Please quote exactly the lines below from the line containing "AO/OA/AOI/OAI: 2 / 0.53" to the line containing "No activity file", both lines included, and nothing else.
Records to process below:
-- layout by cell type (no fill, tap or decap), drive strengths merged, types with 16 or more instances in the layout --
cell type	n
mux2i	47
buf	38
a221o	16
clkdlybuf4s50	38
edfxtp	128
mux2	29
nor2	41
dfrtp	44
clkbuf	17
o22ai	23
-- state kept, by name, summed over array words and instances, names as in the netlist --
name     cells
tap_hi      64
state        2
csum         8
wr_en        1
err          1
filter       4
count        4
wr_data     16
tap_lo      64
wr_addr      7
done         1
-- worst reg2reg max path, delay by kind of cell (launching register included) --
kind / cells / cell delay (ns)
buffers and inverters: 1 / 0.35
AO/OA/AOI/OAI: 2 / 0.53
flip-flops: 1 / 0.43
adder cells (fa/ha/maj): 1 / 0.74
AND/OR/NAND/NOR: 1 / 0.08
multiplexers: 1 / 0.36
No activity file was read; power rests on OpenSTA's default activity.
End of Records to process.
Records to process below:
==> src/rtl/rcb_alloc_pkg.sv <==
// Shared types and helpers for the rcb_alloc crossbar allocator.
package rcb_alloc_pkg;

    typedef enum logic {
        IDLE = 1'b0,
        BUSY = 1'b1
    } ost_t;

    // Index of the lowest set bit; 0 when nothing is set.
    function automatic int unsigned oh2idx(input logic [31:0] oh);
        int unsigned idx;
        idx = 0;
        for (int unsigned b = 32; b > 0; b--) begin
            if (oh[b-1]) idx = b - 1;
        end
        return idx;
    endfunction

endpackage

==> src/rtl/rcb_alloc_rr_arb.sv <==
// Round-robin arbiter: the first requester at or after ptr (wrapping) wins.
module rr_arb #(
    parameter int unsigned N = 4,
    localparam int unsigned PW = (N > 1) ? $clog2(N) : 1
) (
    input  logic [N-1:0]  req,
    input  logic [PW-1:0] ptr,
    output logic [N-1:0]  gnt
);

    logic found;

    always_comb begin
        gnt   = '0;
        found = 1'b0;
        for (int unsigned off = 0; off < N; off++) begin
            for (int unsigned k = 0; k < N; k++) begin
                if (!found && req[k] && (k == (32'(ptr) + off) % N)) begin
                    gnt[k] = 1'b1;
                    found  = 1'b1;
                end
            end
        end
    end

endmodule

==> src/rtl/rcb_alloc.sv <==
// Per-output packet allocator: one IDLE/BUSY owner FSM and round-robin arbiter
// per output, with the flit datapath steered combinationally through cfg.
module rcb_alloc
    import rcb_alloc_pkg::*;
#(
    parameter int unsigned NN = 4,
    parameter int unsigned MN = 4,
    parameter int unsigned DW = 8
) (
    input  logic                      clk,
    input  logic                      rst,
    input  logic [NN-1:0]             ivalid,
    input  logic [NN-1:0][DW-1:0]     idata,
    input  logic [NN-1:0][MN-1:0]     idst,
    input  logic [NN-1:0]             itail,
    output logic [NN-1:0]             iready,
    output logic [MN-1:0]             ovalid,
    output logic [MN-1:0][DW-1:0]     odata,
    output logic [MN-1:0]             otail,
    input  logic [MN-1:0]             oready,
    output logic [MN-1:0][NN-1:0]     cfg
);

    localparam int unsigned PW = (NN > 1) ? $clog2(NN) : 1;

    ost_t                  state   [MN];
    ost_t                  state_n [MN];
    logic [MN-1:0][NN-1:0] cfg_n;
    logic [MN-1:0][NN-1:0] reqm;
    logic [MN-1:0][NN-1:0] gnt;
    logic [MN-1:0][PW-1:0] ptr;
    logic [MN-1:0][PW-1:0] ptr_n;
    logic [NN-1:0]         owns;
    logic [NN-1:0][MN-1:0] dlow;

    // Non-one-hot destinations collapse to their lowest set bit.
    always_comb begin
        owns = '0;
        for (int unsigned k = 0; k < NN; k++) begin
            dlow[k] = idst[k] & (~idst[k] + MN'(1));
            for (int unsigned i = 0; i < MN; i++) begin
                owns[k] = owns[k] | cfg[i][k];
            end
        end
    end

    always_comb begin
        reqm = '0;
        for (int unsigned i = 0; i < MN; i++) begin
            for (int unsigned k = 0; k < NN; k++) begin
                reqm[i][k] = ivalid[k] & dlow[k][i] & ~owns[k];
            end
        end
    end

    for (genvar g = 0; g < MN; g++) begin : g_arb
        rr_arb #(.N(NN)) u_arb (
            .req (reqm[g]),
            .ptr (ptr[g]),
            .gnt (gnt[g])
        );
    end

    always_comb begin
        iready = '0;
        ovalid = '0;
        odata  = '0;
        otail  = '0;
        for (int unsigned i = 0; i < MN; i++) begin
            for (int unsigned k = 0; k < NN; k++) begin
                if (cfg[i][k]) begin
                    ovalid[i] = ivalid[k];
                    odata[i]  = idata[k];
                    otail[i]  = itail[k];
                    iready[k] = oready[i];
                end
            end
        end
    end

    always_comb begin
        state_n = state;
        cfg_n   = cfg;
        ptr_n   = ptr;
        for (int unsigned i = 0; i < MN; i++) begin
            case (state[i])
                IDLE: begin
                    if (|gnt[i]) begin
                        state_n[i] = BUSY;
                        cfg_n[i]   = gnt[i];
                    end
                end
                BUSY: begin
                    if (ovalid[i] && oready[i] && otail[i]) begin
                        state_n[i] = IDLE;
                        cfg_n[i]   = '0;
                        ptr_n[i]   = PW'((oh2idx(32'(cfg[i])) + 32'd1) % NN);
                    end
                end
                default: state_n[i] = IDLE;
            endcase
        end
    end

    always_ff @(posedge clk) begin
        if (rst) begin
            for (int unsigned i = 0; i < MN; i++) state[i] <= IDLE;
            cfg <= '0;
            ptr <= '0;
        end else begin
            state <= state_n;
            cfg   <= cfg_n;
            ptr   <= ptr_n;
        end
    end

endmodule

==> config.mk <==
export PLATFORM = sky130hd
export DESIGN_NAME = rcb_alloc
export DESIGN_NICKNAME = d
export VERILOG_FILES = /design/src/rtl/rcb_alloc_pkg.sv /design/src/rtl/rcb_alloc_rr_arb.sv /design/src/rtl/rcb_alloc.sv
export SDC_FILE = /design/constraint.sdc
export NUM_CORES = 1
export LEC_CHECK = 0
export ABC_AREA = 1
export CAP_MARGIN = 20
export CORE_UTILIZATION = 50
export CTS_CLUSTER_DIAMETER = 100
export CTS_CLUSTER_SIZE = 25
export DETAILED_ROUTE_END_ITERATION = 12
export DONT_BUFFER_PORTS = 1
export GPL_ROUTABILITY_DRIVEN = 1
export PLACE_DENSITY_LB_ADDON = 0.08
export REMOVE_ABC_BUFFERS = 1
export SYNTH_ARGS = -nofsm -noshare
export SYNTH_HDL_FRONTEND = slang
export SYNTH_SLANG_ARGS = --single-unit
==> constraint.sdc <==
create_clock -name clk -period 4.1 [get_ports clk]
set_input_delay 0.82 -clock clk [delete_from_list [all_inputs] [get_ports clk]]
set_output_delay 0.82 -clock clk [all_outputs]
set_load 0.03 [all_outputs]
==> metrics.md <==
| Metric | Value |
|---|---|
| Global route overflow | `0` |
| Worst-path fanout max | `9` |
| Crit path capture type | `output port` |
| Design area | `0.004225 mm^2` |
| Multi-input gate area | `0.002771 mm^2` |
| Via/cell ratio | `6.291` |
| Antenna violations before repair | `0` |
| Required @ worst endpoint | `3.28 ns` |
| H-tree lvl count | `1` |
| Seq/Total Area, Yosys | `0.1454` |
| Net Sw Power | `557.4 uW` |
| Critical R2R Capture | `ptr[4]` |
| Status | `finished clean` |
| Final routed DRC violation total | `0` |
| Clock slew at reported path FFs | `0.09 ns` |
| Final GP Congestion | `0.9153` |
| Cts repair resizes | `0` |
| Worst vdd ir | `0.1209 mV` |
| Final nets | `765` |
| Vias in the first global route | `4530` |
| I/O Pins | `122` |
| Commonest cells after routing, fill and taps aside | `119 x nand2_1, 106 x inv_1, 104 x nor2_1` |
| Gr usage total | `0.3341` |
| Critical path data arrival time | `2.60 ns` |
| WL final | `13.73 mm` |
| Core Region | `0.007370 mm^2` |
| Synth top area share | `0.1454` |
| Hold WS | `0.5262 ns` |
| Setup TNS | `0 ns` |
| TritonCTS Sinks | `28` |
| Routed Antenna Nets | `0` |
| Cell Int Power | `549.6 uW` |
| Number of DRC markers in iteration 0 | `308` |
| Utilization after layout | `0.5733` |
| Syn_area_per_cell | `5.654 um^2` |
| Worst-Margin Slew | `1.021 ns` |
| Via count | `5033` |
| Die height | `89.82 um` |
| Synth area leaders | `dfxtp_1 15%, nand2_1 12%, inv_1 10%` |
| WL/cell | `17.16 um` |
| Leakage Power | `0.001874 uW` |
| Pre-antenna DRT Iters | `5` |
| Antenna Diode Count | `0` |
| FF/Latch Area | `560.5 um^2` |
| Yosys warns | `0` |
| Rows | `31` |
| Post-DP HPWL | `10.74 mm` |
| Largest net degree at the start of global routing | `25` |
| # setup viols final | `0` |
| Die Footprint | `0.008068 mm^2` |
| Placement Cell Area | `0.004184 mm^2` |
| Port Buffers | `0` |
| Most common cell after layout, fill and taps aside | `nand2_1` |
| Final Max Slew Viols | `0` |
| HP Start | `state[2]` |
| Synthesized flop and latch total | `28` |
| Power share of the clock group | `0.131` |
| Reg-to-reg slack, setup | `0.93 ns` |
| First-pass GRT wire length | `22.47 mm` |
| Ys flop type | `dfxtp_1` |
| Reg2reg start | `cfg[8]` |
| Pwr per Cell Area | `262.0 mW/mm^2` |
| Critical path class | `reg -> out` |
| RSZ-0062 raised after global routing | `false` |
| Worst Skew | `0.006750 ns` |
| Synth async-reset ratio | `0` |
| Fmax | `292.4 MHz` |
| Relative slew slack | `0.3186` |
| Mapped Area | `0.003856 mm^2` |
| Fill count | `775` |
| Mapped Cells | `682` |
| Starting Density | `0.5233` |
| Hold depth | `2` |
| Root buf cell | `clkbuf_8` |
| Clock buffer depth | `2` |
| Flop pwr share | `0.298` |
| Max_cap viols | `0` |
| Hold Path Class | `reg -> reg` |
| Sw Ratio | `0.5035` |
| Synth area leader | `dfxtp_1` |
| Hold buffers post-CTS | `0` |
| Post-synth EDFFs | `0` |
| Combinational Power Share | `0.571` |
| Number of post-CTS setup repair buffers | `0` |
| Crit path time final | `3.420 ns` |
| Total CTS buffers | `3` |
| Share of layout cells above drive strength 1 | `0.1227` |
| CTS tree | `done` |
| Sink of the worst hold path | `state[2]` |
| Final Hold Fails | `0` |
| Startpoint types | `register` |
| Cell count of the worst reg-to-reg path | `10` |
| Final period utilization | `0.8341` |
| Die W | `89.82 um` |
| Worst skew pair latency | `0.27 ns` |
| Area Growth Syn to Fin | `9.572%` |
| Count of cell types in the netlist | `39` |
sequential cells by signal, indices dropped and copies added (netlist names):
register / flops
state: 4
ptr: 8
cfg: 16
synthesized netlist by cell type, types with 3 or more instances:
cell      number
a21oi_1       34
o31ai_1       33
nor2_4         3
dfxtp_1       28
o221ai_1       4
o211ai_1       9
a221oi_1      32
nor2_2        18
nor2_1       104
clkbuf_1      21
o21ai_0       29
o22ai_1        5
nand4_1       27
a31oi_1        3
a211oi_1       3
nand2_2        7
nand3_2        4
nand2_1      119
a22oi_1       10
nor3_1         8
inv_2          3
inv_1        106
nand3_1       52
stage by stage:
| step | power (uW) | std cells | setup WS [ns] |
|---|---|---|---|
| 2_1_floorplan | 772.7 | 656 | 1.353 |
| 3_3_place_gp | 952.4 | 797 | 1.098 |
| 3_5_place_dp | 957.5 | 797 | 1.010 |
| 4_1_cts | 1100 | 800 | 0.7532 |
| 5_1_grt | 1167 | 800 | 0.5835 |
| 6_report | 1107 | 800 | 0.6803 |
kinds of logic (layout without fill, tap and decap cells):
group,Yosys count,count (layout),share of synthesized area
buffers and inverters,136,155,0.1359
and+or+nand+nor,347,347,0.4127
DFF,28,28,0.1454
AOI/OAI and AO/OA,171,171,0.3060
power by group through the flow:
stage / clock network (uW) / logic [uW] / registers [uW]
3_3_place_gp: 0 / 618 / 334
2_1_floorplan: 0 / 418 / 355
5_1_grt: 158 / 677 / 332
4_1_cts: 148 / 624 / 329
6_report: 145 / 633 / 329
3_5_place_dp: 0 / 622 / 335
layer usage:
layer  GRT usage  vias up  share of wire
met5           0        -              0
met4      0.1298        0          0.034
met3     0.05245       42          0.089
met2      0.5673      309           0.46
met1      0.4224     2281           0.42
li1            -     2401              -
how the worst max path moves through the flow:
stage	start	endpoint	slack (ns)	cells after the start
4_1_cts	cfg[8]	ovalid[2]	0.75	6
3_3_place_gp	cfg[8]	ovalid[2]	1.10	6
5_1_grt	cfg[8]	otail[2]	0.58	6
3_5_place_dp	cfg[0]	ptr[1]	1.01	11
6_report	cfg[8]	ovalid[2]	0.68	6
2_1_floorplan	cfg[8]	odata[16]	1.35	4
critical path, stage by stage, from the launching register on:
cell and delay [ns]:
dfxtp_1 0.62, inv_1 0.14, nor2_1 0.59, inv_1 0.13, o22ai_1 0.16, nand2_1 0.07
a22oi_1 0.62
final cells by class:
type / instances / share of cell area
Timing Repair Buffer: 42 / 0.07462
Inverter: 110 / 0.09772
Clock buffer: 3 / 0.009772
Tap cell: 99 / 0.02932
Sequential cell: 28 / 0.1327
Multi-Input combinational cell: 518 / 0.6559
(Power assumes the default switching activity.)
End of Records to process.
### [Written response]
AO/OA/AOI/OAI: 2 / 0.53
flip-flops: 1 / 0.43
adder cells (fa/ha/maj): 1 / 0.74
AND/OR/NAND/NOR: 1 / 0.08
multiplexers: 1 / 0.36
No activity file was read; power rests on OpenSTA's default activity.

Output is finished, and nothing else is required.